> **Required work**
From the listing below, set down exactly the lines between the one holding "fa_1 102, clkdlybuf4s50_1" and the one holding "met3: 48 / 998 / 2.15", inclusive. No other line is wanted.
++++ Task inputs ++++
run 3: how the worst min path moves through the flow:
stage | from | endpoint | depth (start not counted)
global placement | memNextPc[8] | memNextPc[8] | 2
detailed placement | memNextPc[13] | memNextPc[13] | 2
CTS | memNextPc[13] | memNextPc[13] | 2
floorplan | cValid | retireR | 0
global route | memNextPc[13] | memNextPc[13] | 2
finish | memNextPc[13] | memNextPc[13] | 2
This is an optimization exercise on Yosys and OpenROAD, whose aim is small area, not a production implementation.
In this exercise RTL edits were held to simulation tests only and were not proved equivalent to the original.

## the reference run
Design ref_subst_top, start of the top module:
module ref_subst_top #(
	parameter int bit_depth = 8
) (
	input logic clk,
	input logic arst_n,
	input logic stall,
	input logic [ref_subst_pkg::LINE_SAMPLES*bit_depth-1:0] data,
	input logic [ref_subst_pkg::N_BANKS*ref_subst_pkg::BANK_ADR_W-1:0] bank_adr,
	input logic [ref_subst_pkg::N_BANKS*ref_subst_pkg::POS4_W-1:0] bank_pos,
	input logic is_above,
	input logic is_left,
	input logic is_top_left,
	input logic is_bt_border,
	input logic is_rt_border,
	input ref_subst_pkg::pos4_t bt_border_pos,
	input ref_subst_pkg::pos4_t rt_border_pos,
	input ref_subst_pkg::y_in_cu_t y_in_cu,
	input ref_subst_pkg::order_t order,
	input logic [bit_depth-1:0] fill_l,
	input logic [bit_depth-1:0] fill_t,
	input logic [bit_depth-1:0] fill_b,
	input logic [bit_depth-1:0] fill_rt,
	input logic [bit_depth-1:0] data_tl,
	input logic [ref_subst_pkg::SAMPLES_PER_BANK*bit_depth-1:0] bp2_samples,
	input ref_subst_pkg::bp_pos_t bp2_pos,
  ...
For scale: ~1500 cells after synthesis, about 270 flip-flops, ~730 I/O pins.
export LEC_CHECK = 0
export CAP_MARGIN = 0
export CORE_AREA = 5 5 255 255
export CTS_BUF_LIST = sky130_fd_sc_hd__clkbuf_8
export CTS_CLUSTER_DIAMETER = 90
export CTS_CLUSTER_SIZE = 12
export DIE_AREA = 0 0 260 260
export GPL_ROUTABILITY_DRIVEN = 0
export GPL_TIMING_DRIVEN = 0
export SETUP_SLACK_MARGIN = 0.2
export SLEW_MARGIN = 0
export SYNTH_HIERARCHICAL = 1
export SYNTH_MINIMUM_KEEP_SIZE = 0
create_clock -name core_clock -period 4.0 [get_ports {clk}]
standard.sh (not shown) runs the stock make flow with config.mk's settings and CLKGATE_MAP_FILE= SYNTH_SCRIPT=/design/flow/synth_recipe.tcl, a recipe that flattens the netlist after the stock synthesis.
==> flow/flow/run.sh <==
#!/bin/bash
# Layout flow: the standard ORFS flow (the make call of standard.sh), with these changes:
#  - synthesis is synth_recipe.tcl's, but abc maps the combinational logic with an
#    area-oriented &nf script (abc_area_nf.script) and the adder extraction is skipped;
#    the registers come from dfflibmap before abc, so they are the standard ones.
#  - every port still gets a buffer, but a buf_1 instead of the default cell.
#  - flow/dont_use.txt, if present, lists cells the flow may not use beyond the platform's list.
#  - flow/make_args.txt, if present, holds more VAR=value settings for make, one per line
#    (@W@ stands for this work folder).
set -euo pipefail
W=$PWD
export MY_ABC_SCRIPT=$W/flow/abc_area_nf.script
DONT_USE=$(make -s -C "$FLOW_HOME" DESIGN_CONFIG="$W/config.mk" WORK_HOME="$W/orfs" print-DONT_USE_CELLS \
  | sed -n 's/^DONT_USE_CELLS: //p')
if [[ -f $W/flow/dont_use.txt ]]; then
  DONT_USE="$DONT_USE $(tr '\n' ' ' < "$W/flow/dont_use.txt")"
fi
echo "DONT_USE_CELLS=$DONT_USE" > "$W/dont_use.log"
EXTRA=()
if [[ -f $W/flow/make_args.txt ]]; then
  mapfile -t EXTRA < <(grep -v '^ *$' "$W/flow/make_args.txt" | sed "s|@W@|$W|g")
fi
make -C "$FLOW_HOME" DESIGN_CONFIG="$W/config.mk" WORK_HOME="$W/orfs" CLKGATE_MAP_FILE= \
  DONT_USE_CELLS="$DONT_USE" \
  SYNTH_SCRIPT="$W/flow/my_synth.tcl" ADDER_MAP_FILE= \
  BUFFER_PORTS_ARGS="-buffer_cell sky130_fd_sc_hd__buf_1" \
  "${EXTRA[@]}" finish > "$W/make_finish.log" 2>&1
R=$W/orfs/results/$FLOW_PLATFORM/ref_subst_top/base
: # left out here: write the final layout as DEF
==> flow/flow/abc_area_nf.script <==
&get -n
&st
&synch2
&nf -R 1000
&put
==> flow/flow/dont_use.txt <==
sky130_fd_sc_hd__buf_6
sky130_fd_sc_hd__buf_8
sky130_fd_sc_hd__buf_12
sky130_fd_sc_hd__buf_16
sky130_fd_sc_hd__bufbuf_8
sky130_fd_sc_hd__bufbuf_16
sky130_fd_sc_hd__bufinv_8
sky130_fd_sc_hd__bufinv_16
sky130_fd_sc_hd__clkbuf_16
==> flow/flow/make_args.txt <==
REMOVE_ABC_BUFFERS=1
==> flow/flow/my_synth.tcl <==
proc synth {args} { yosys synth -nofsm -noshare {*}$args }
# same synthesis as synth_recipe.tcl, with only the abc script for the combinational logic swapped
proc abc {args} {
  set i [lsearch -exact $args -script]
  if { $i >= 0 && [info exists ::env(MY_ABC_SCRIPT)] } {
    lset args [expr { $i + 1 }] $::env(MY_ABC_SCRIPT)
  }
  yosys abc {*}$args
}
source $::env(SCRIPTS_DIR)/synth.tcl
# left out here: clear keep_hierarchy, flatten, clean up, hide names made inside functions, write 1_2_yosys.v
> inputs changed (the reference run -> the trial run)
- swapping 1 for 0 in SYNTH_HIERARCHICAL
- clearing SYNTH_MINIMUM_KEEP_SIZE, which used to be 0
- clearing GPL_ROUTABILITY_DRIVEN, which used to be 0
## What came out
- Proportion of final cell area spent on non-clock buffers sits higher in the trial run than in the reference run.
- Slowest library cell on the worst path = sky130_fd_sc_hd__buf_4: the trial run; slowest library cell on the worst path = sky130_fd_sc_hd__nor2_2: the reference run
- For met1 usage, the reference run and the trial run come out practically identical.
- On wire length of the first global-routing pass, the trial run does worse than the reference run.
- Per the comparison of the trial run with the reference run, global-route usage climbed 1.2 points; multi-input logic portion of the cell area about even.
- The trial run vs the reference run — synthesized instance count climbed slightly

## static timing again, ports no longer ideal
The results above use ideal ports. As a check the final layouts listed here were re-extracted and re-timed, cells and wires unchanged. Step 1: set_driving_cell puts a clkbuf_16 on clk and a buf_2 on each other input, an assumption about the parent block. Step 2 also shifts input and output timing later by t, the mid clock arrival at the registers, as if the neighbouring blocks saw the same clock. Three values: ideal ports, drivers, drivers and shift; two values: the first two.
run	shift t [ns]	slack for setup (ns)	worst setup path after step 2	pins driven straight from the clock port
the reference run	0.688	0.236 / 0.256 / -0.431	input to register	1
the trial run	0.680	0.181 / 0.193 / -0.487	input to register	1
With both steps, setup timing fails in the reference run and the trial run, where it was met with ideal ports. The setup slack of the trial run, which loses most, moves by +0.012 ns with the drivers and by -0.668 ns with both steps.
++++
++++ Task inputs ++++
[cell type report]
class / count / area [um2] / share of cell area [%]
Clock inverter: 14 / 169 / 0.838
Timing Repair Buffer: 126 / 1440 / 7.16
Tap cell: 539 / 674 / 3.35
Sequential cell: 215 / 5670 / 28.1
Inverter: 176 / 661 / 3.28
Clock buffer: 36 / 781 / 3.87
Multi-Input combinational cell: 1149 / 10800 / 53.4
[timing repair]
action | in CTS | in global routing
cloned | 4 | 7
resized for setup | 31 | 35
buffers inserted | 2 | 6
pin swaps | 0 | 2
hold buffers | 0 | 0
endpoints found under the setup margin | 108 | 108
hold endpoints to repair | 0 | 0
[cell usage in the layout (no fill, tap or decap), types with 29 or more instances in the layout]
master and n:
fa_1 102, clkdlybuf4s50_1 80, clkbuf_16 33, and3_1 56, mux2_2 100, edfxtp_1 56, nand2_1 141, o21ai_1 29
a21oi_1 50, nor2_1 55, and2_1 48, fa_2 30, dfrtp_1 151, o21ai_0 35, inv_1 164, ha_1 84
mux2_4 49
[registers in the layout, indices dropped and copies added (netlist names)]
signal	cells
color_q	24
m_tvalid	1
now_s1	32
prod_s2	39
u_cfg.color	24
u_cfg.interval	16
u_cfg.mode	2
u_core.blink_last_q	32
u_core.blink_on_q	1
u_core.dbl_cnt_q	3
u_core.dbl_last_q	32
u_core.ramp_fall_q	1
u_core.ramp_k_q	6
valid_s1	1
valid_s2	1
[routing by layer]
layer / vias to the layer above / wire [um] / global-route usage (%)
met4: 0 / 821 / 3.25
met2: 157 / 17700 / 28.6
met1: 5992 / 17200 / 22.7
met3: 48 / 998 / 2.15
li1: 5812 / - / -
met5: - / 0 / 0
++++
++++ Task inputs ++++
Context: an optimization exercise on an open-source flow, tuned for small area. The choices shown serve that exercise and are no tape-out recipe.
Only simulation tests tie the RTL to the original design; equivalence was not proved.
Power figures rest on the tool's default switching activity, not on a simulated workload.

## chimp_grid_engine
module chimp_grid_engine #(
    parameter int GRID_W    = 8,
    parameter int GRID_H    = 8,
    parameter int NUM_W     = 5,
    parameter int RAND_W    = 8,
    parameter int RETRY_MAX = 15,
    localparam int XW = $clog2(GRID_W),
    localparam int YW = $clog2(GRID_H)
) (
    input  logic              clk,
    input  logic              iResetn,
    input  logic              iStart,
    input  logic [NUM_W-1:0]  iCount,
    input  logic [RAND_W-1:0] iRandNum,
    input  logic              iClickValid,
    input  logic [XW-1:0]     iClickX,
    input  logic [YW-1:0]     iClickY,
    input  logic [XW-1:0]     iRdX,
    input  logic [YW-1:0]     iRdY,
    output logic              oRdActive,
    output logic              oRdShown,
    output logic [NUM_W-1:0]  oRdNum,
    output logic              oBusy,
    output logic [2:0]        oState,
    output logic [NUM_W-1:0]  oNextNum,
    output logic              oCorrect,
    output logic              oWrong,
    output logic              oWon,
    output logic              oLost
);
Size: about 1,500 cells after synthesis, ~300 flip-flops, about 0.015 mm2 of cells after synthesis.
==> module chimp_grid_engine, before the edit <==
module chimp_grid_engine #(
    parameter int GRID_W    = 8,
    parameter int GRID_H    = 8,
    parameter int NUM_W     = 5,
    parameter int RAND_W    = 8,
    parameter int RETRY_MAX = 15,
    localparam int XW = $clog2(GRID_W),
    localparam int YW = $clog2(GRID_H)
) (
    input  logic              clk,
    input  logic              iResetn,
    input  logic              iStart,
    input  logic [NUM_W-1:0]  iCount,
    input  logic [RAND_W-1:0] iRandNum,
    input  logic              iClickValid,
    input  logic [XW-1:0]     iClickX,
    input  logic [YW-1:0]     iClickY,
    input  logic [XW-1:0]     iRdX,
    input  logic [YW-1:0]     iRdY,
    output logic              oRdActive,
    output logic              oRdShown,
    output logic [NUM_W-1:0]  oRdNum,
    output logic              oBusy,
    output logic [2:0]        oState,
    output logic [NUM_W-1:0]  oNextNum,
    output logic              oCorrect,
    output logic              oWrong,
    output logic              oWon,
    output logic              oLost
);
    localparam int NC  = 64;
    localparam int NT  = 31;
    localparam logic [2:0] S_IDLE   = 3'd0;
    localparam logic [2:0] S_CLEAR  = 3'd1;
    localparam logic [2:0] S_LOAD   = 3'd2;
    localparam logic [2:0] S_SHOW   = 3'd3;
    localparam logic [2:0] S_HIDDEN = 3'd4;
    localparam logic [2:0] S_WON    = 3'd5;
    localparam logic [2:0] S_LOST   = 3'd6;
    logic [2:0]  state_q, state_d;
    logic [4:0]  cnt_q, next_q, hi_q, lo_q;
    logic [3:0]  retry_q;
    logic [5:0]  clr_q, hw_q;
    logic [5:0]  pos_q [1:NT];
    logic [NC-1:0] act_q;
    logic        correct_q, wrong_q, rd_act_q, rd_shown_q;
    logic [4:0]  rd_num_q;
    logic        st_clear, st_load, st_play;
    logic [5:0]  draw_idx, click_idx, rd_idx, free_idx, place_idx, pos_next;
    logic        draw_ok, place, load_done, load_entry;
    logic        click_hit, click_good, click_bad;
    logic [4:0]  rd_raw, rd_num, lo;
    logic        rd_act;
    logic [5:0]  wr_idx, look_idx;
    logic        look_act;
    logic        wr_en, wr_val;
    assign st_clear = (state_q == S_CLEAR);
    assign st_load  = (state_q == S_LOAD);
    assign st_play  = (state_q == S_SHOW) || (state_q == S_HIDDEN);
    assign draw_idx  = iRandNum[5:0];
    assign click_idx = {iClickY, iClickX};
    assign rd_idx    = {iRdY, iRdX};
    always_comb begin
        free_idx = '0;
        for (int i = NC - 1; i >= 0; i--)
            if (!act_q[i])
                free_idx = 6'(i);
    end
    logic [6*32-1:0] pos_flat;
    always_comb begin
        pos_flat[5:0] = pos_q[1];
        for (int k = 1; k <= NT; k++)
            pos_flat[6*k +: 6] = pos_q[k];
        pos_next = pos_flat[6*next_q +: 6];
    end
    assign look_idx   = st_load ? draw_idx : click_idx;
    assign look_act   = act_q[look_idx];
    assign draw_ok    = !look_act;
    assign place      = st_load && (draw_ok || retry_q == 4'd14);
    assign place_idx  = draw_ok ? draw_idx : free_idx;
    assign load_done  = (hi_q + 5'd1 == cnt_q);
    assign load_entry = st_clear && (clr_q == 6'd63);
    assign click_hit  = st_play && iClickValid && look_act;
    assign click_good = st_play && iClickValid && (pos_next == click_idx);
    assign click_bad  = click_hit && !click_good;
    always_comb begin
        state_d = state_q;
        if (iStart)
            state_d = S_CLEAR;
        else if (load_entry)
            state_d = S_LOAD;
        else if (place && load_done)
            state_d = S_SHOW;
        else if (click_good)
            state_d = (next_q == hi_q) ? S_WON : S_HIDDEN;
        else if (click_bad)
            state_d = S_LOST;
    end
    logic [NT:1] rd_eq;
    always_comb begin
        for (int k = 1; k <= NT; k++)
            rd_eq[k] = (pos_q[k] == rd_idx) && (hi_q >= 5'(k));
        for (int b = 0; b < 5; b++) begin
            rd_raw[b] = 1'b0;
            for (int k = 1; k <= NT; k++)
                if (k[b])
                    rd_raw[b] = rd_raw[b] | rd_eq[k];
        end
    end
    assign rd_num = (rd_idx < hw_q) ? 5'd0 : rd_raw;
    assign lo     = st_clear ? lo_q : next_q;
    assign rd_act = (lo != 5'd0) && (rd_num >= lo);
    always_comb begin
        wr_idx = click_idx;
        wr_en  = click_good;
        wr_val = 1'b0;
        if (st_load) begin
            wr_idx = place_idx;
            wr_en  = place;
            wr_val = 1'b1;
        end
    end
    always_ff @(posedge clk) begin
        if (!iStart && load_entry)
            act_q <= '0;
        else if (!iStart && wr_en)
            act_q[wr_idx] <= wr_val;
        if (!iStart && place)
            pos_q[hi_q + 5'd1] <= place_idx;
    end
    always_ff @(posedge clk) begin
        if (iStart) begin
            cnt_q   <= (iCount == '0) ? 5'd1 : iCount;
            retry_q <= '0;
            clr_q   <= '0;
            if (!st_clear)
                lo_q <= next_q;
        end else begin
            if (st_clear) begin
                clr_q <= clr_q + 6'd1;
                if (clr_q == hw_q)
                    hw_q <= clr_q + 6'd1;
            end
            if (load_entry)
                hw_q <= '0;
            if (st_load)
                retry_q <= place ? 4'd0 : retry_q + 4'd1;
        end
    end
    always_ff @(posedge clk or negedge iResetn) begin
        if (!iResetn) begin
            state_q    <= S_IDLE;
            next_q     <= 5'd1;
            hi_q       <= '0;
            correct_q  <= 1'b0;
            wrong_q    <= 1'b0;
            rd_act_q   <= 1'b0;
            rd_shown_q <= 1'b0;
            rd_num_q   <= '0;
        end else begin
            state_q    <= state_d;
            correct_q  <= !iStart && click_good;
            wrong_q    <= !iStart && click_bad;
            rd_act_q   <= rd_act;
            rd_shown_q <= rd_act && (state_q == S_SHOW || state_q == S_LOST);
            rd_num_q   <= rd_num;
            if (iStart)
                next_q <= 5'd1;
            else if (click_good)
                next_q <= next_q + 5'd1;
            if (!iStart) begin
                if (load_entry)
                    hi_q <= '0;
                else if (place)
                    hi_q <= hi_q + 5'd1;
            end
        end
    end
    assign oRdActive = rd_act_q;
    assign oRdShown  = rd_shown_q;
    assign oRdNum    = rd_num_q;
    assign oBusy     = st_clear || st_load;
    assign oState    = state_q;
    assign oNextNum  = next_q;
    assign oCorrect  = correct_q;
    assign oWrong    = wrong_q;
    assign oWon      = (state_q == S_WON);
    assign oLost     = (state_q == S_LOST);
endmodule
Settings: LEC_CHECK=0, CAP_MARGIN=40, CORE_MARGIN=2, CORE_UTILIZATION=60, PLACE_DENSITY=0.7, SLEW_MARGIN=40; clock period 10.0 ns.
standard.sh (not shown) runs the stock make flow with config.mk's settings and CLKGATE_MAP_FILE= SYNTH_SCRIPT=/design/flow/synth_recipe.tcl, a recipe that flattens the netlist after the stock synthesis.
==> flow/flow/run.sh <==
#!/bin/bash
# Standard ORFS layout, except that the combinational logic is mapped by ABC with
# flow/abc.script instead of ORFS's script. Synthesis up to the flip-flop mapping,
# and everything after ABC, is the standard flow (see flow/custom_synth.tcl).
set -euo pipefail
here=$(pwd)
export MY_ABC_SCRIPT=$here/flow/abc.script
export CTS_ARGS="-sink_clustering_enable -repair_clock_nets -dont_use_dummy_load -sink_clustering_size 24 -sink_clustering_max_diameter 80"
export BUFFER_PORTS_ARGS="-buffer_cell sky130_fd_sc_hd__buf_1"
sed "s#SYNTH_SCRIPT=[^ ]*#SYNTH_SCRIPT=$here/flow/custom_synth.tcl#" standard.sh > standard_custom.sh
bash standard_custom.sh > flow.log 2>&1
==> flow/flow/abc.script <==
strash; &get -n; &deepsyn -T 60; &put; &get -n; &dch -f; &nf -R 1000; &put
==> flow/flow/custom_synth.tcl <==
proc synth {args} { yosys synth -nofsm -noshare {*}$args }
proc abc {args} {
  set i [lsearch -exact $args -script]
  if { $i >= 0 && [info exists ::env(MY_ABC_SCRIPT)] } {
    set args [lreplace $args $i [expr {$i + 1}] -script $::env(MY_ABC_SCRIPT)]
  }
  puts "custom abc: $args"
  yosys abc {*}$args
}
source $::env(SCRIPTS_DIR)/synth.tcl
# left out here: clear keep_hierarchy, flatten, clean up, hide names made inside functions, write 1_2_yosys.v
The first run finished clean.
++++
> **Exercise result**
fa_1 102, clkdlybuf4s50_1 80, clkbuf_16 33, and3_1 56, mux2_2 100, edfxtp_1 56, nand2_1 141, o21ai_1 29
a21oi_1 50, nor2_1 55, and2_1 48, fa_2 30, dfrtp_1 151, o21ai_0 35, inv_1 164, ha_1 84
mux2_4 49
[registers in the layout, indices dropped and copies added (netlist names)]
signal	cells
color_q	24
m_tvalid	1
now_s1	32
prod_s2	39
u_cfg.color	24
u_cfg.interval	16
u_cfg.mode	2
u_core.blink_last_q	32
u_core.blink_on_q	1
u_core.dbl_cnt_q	3
u_core.dbl_last_q	32
u_core.ramp_fall_q	1
u_core.ramp_k_q	6
valid_s1	1
valid_s2	1
[routing by layer]
layer / vias to the layer above / wire [um] / global-route usage (%)
met4: 0 / 821 / 3.25
met2: 157 / 17700 / 28.6
met1: 5992 / 17200 / 22.7
met3: 48 / 998 / 2.15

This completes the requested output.